● Stored data entries:
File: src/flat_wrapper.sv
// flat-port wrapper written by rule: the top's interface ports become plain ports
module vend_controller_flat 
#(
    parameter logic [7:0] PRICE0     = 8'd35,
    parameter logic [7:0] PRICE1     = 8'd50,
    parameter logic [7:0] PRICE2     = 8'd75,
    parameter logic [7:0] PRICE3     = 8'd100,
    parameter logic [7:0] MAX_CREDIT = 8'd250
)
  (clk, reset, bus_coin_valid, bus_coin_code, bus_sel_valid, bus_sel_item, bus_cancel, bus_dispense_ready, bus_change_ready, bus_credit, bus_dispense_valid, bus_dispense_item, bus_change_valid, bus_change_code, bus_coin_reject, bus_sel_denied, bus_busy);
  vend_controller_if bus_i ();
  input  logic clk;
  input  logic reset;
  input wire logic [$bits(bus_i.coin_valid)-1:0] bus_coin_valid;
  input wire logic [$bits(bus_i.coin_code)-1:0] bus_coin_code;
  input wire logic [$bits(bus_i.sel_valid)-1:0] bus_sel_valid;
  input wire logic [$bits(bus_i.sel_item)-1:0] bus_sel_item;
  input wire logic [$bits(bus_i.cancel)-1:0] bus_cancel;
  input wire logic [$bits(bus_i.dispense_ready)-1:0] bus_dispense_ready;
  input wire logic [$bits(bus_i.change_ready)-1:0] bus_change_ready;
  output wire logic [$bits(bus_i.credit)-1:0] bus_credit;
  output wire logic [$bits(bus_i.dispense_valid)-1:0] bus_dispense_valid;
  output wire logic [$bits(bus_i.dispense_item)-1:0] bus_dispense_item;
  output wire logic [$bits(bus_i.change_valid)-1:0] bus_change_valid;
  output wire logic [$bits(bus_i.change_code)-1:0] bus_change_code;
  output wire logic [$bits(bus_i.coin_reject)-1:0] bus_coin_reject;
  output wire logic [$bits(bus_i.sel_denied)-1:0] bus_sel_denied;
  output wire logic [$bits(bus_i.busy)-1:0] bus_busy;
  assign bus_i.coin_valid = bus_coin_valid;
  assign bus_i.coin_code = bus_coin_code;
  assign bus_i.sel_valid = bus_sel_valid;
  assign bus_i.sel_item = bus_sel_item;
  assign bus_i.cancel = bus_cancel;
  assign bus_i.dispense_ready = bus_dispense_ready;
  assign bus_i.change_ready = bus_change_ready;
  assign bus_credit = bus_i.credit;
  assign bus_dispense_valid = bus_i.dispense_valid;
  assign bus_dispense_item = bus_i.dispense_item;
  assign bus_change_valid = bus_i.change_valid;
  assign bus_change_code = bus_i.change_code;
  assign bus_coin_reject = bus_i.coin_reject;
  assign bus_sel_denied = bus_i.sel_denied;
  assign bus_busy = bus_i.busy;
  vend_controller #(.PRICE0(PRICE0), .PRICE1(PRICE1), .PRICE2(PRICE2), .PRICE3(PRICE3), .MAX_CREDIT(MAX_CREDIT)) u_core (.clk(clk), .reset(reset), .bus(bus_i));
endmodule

--

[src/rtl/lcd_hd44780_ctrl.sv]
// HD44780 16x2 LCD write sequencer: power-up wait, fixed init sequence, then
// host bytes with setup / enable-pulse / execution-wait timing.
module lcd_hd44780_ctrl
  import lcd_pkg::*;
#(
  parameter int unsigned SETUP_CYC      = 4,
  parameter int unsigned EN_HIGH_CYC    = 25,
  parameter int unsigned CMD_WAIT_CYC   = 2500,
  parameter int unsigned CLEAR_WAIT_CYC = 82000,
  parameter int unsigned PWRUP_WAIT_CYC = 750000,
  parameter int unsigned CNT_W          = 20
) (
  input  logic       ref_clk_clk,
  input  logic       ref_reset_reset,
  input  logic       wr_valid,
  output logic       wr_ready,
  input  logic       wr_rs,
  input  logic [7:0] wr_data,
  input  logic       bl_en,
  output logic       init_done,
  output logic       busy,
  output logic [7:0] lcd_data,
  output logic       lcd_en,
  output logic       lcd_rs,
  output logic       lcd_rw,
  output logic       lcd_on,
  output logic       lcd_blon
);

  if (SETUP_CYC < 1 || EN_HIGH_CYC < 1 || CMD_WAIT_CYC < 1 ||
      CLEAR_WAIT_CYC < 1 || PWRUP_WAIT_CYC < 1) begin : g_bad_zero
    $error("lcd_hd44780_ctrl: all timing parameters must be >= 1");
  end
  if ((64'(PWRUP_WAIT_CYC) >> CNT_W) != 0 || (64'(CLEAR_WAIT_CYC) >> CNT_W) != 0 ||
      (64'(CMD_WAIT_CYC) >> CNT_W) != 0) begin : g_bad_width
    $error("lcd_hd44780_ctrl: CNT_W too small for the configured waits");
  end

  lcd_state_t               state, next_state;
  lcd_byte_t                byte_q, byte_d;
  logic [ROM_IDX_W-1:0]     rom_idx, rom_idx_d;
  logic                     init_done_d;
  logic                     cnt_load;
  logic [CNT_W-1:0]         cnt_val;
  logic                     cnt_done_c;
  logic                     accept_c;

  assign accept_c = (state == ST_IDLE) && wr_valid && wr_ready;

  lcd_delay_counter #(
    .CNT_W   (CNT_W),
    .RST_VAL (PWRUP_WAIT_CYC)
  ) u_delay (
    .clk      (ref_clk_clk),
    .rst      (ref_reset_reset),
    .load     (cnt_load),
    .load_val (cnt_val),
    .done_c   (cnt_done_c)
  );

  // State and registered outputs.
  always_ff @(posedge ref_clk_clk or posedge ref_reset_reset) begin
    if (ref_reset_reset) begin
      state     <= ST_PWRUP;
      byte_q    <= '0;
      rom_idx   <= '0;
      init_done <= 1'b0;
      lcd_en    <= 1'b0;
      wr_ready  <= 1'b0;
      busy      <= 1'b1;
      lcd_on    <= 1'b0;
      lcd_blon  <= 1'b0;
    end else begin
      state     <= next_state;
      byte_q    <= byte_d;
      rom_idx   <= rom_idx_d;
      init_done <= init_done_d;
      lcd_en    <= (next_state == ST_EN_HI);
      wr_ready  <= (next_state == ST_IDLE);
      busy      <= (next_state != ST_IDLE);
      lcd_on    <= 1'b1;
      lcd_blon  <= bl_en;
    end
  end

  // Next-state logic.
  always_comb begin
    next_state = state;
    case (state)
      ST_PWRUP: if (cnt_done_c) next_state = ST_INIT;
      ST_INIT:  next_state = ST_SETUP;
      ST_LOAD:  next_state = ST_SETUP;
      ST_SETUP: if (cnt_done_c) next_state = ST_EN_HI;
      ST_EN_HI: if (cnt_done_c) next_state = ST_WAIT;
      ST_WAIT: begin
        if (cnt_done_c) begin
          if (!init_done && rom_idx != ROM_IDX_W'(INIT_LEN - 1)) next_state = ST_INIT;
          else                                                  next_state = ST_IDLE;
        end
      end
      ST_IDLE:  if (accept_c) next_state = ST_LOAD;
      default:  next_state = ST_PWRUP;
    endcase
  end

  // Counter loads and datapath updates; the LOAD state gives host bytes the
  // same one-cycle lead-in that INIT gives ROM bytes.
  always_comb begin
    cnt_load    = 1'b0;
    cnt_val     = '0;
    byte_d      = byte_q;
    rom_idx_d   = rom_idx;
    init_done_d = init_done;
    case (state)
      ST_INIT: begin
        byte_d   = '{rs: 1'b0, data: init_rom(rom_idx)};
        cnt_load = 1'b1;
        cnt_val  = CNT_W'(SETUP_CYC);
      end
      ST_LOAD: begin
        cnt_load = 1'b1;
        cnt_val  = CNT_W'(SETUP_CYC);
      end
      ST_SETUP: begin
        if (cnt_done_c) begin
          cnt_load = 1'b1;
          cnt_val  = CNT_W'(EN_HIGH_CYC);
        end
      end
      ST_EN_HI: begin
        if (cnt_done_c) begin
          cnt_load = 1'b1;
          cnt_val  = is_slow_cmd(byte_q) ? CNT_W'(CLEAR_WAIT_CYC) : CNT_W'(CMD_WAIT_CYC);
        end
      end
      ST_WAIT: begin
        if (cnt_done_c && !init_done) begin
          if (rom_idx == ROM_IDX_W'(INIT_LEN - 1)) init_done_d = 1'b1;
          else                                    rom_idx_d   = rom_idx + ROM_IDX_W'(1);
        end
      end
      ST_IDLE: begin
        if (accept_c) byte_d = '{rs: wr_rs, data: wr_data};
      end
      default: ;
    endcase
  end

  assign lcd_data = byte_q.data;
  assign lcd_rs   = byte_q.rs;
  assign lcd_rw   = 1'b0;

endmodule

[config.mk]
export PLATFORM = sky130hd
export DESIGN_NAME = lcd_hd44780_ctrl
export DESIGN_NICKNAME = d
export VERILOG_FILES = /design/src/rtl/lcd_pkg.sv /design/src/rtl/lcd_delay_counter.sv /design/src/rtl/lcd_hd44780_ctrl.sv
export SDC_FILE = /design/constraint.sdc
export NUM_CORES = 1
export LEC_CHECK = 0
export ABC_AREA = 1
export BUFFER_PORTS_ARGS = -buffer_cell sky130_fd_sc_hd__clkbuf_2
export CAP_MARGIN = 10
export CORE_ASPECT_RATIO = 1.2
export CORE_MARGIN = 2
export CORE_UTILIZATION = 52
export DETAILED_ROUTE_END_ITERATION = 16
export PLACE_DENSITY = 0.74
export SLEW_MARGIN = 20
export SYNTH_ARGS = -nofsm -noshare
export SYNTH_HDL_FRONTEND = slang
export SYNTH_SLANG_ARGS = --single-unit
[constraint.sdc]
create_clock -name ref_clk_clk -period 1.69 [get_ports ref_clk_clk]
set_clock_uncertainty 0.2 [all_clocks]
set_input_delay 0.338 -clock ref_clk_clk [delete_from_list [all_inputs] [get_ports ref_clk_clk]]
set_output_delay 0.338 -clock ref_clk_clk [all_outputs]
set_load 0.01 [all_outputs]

● EXERCISE: Look above for the line containing "File: src/flat_wrapper.sv" and the line containing "output wire logic [$bits(bus_i.change_valid)-1:0]". Transcribe both, with the lines between them, exactly.

● RESULT:
File: src/flat_wrapper.sv
// flat-port wrapper written by rule: the top's interface ports become plain ports
module vend_controller_flat 
#(
    parameter logic [7:0] PRICE0     = 8'd35,
    parameter logic [7:0] PRICE1     = 8'd50,
    parameter logic [7:0] PRICE2     = 8'd75,
    parameter logic [7:0] PRICE3     = 8'd100,
    parameter logic [7:0] MAX_CREDIT = 8'd250
)
  (clk, reset, bus_coin_valid, bus_coin_code, bus_sel_valid, bus_sel_item, bus_cancel, bus_dispense_ready, bus_change_ready, bus_credit, bus_dispense_valid, bus_dispense_item, bus_change_valid, bus_change_code, bus_coin_reject, bus_sel_denied, bus_busy);
  vend_controller_if bus_i ();
  input  logic clk;
  input  logic reset;
  input wire logic [$bits(bus_i.coin_valid)-1:0] bus_coin_valid;
  input wire logic [$bits(bus_i.coin_code)-1:0] bus_coin_code;
  input wire logic [$bits(bus_i.sel_valid)-1:0] bus_sel_valid;
  input wire logic [$bits(bus_i.sel_item)-1:0] bus_sel_item;
  input wire logic [$bits(bus_i.cancel)-1:0] bus_cancel;
  input wire logic [$bits(bus_i.dispense_ready)-1:0] bus_dispense_ready;
  input wire logic [$bits(bus_i.change_ready)-1:0] bus_change_ready;
  output wire logic [$bits(bus_i.credit)-1:0] bus_credit;
  output wire logic [$bits(bus_i.dispense_valid)-1:0] bus_dispense_valid;
  output wire logic [$bits(bus_i.dispense_item)-1:0] bus_dispense_item;
  output wire logic [$bits(bus_i.change_valid)-1:0] bus_change_valid;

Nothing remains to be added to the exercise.